** INPUT FOR THIS TASK follows **
$ cat src/rtl/ntt_mlkem_masked_mult_sched_if.sv
// Bundle between the masked-multiplier issue scheduler and its surroundings
// (two requesters, PRNG, pipelined multiplier, NTT controller).
//   master : drives requests, randomness status, multiplier result, flush/zeroize
//   slave  : the scheduler; drives readies, operand registers, responses, status
interface ntt_mlkem_masked_mult_sched_if #(
    parameter int WIDTH        = 24,
    parameter int MULT_LATENCY = 8,
    parameter int TAG_W        = 8
);
    localparam int CNT_W = $clog2(MULT_LATENCY + 2);

    logic                      zeroize;

    logic                      req0_valid;
    logic                      req0_ready;
    logic [1:0][WIDTH-1:0]     req0_u;
    logic [1:0][WIDTH-1:0]     req0_v;
    logic [TAG_W-1:0]          req0_tag;

    logic                      req1_valid;
    logic                      req1_ready;
    logic [1:0][WIDTH-1:0]     req1_u;
    logic [1:0][WIDTH-1:0]     req1_v;
    logic [TAG_W-1:0]          req1_tag;

    logic                      rnd_valid;
    logic                      rnd_consume;

    logic [1:0][WIDTH-1:0]     mult_u;
    logic [1:0][WIDTH-1:0]     mult_v;
    logic [1:0][WIDTH-1:0]     mult_res;

    logic                      rsp0_valid;
    logic                      rsp1_valid;
    logic [TAG_W-1:0]          rsp_tag;
    logic [1:0][WIDTH-1:0]     rsp_res;

    logic                      flush_req;
    logic                      flush_done;
    logic                      busy;
    logic [CNT_W-1:0]          inflight;

    modport master (
        output zeroize,
        output req0_valid, req0_u, req0_v, req0_tag,
        input  req0_ready,
        output req1_valid, req1_u, req1_v, req1_tag,
        input  req1_ready,
        output rnd_valid,
        input  rnd_consume,
        input  mult_u, mult_v,
        output mult_res,
        input  rsp0_valid, rsp1_valid, rsp_tag, rsp_res,
        output flush_req,
        input  flush_done, busy, inflight
    );

    modport slave (
        input  zeroize,
        input  req0_valid, req0_u, req0_v, req0_tag,
        output req0_ready,
        input  req1_valid, req1_u, req1_v, req1_tag,
        output req1_ready,
        input  rnd_valid,
        output rnd_consume,
        output mult_u, mult_v,
        input  mult_res,
        output rsp0_valid, rsp1_valid, rsp_tag, rsp_res,
        input  flush_req,
        output flush_done, busy, inflight
    );
endinterface

$ cat src/rtl/ntt_mlkem_masked_mult_sched.sv
// Issue scheduler for the two-share masked ML-KEM multiplier.
// Round-robin arbitrates the BFU (req0) and pointwise (req1) paths onto one
// fixed-latency multiplier, issues only when fresh randomness is present,
// tracks owner/tag through a shadow pipe and returns results to the owner.
// Ports:
//   clk, reset_n : clock, asynchronous active-low reset
//   bus (slave)  : requests/readies, randomness, multiplier operands/result,
//                  responses, flush handshake, zeroize, busy/inflight status
module ntt_mlkem_masked_mult_sched #(
    parameter int WIDTH        = 24,
    parameter int MULT_LATENCY = 8,
    parameter int TAG_W        = 8
) (
    input  logic                           clk,
    input  logic                           reset_n,
    ntt_mlkem_masked_mult_sched_if.slave   bus
);
    localparam int CNT_W = $clog2(MULT_LATENCY + 2);
    localparam int LAST  = MULT_LATENCY;

    typedef enum logic [1:0] {IDLE, ACTIVE, DRAIN} state_t;

    state_t                     state;
    logic                       last_grant;
    logic [LAST:0]              vld_pipe;
    logic [LAST:0]              own_pipe;
    logic [LAST:0][TAG_W-1:0]   tag_pipe;
    logic [CNT_W-1:0]           inflight_q;
    logic [1:0][WIDTH-1:0]      mult_u_q;
    logic [1:0][WIDTH-1:0]      mult_v_q;
    logic                       flush_done_q;

    logic                       issue;
    logic                       grant;
    logic                       retire;
    logic                       drain_empty;
    logic [TAG_W-1:0]           sel_tag;
    logic [1:0][WIDTH-1:0]      sel_u;
    logic [1:0][WIDTH-1:0]      sel_v;
    logic [CNT_W-1:0]           inc;
    logic [CNT_W-1:0]           dec;

    always_comb begin
        // reset_n is folded in so readies stay low while reset is held,
        // even with requests and randomness present.
        issue = reset_n & ~bus.zeroize & bus.rnd_valid & (state != DRAIN)
              & (bus.req0_valid | bus.req1_valid);
        // Requester 1 wins when alone, or when both ask and 0 won last time.
        grant   = bus.req1_valid & (~bus.req0_valid | ~last_grant);
        sel_tag = grant ? bus.req1_tag : bus.req0_tag;
        sel_u   = grant ? bus.req1_u   : bus.req0_u;
        sel_v   = grant ? bus.req1_v   : bus.req0_v;
        retire  = vld_pipe[LAST];
        inc     = {{(CNT_W-1){1'b0}}, issue};
        dec     = {{(CNT_W-1){1'b0}}, retire};
        // Counter will be zero next cycle (no issue is possible in DRAIN);
        // looking ahead one cycle keeps the flush_done latency bounded.
        drain_empty = (inflight_q == '0)
                    | ((inflight_q == CNT_W'(1)) & retire);
    end

    assign bus.req0_ready  = issue & ~grant;
    assign bus.req1_ready  = issue &  grant;
    assign bus.rnd_consume = issue;
    assign bus.mult_u      = mult_u_q;
    assign bus.mult_v      = mult_v_q;
    // Results of operations killed by zeroize in this same cycle are dropped.
    assign bus.rsp0_valid  = retire & ~own_pipe[LAST] & ~bus.zeroize;
    assign bus.rsp1_valid  = retire &  own_pipe[LAST] & ~bus.zeroize;
    assign bus.rsp_tag     = tag_pipe[LAST];
    assign bus.rsp_res     = bus.mult_res;
    assign bus.flush_done  = flush_done_q;
    assign bus.busy        = (inflight_q != '0) | (state == DRAIN);
    assign bus.inflight    = inflight_q;

    always_ff @(posedge clk or negedge reset_n) begin
        if (!reset_n) begin
            state        <= IDLE;
            last_grant   <= 1'b1;
            vld_pipe     <= '0;
            own_pipe     <= '0;
            tag_pipe     <= '0;
            inflight_q   <= '0;
            mult_u_q     <= '0;
            mult_v_q     <= '0;
            flush_done_q <= 1'b0;
        end else if (bus.zeroize) begin
            state        <= IDLE;
            last_grant   <= 1'b1;
            vld_pipe     <= '0;
            own_pipe     <= '0;
            tag_pipe     <= '0;
            inflight_q   <= '0;
            mult_u_q     <= '0;
            mult_v_q     <= '0;
            flush_done_q <= 1'b0;
        end else begin
            // Shadow pipe mirrors the multiplier: stage 0 lines up with the
            // operand registers, stage LAST with mult_res.
            vld_pipe   <= {vld_pipe[LAST-1:0], issue};
            own_pipe   <= {own_pipe[LAST-1:0], issue & grant};
            tag_pipe   <= {tag_pipe[LAST-1:0], issue ? sel_tag : {TAG_W{1'b0}}};
            // Zero shares on idle cycles so no share is presented twice.
            mult_u_q   <= issue ? sel_u : '0;
            mult_v_q   <= issue ? sel_v : '0;
            if (issue)
                last_grant <= grant;
            inflight_q   <= inflight_q + inc - dec;
            flush_done_q <= 1'b0;

            case (state)
                IDLE: begin
                    if (bus.flush_req)  state <= DRAIN;
                    else if (issue)     state <= ACTIVE;
                end
                ACTIVE: begin
                    if (bus.flush_req)               state <= DRAIN;
                    else if (!issue && drain_empty)  state <= IDLE;
                end
                DRAIN: begin
                    if (drain_empty) begin
                        state        <= IDLE;
                        flush_done_q <= 1'b1;
                    end
                end
                default: state <= IDLE;
            endcase
        end
    end
endmodule
$ cat src/flat_wrapper.sv
// flat-port wrapper written by rule: the top's interface ports become plain ports
module ntt_mlkem_masked_mult_sched_flat 
#(
    parameter int WIDTH        = 24,
    parameter int MULT_LATENCY = 8,
    parameter int TAG_W        = 8
)
  (clk, reset_n, bus_zeroize, bus_req0_valid, bus_req0_u, bus_req0_v, bus_req0_tag, bus_req0_ready, bus_req1_valid, bus_req1_u, bus_req1_v, bus_req1_tag, bus_req1_ready, bus_rnd_valid, bus_rnd_consume, bus_mult_u, bus_mult_v, bus_mult_res, bus_rsp0_valid, bus_rsp1_valid, bus_rsp_tag, bus_rsp_res, bus_flush_req, bus_flush_done, bus_busy, bus_inflight);
  ntt_mlkem_masked_mult_sched_if #(.WIDTH(WIDTH), .MULT_LATENCY(MULT_LATENCY), .TAG_W(TAG_W)) bus_i ();
  input  logic clk;
  input  logic reset_n;
  input wire logic [$bits(bus_i.zeroize)-1:0] bus_zeroize;
  input wire logic [$bits(bus_i.req0_valid)-1:0] bus_req0_valid;
  input wire logic [$bits(bus_i.req0_u)-1:0] bus_req0_u;
  input wire logic [$bits(bus_i.req0_v)-1:0] bus_req0_v;
  input wire logic [$bits(bus_i.req0_tag)-1:0] bus_req0_tag;
  output wire logic [$bits(bus_i.req0_ready)-1:0] bus_req0_ready;
  input wire logic [$bits(bus_i.req1_valid)-1:0] bus_req1_valid;
  input wire logic [$bits(bus_i.req1_u)-1:0] bus_req1_u;
  input wire logic [$bits(bus_i.req1_v)-1:0] bus_req1_v;
  input wire logic [$bits(bus_i.req1_tag)-1:0] bus_req1_tag;
  output wire logic [$bits(bus_i.req1_ready)-1:0] bus_req1_ready;
  input wire logic [$bits(bus_i.rnd_valid)-1:0] bus_rnd_valid;
  output wire logic [$bits(bus_i.rnd_consume)-1:0] bus_rnd_consume;
  output wire logic [$bits(bus_i.mult_u)-1:0] bus_mult_u;
  output wire logic [$bits(bus_i.mult_v)-1:0] bus_mult_v;
  input wire logic [$bits(bus_i.mult_res)-1:0] bus_mult_res;
  output wire logic [$bits(bus_i.rsp0_valid)-1:0] bus_rsp0_valid;
  output wire logic [$bits(bus_i.rsp1_valid)-1:0] bus_rsp1_valid;
  output wire logic [$bits(bus_i.rsp_tag)-1:0] bus_rsp_tag;
  output wire logic [$bits(bus_i.rsp_res)-1:0] bus_rsp_res;
  input wire logic [$bits(bus_i.flush_req)-1:0] bus_flush_req;
  output wire logic [$bits(bus_i.flush_done)-1:0] bus_flush_done;
  output wire logic [$bits(bus_i.busy)-1:0] bus_busy;
  output wire logic [$bits(bus_i.inflight)-1:0] bus_inflight;
  assign bus_i.zeroize = bus_zeroize;
  assign bus_i.req0_valid = bus_req0_valid;
  assign bus_i.req0_u = bus_req0_u;
  assign bus_i.req0_v = bus_req0_v;
  assign bus_i.req0_tag = bus_req0_tag;
  assign bus_req0_ready = bus_i.req0_ready;
  assign bus_i.req1_valid = bus_req1_valid;
  assign bus_i.req1_u = bus_req1_u;
  assign bus_i.req1_v = bus_req1_v;
  assign bus_i.req1_tag = bus_req1_tag;
  assign bus_req1_ready = bus_i.req1_ready;
  assign bus_i.rnd_valid = bus_rnd_valid;
  assign bus_rnd_consume = bus_i.rnd_consume;
  assign bus_mult_u = bus_i.mult_u;
  assign bus_mult_v = bus_i.mult_v;
  assign bus_i.mult_res = bus_mult_res;
  assign bus_rsp0_valid = bus_i.rsp0_valid;
  assign bus_rsp1_valid = bus_i.rsp1_valid;
  assign bus_rsp_tag = bus_i.rsp_tag;
  assign bus_rsp_res = bus_i.rsp_res;
  assign bus_i.flush_req = bus_flush_req;
  assign bus_flush_done = bus_i.flush_done;
  assign bus_busy = bus_i.busy;
  assign bus_inflight = bus_i.inflight;
  ntt_mlkem_masked_mult_sched #(.WIDTH(WIDTH), .MULT_LATENCY(MULT_LATENCY), .TAG_W(TAG_W)) u_core (.clk(clk), .reset_n(reset_n), .bus(bus_i));
endmodule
** End of INPUT FOR THIS TASK **
▶ **EXERCISE INSTRUCTIONS**: Across all the entries above, how many lines hold the word "responses"? Answer with the number only.

▶ **YOUR RESPONSE**: 2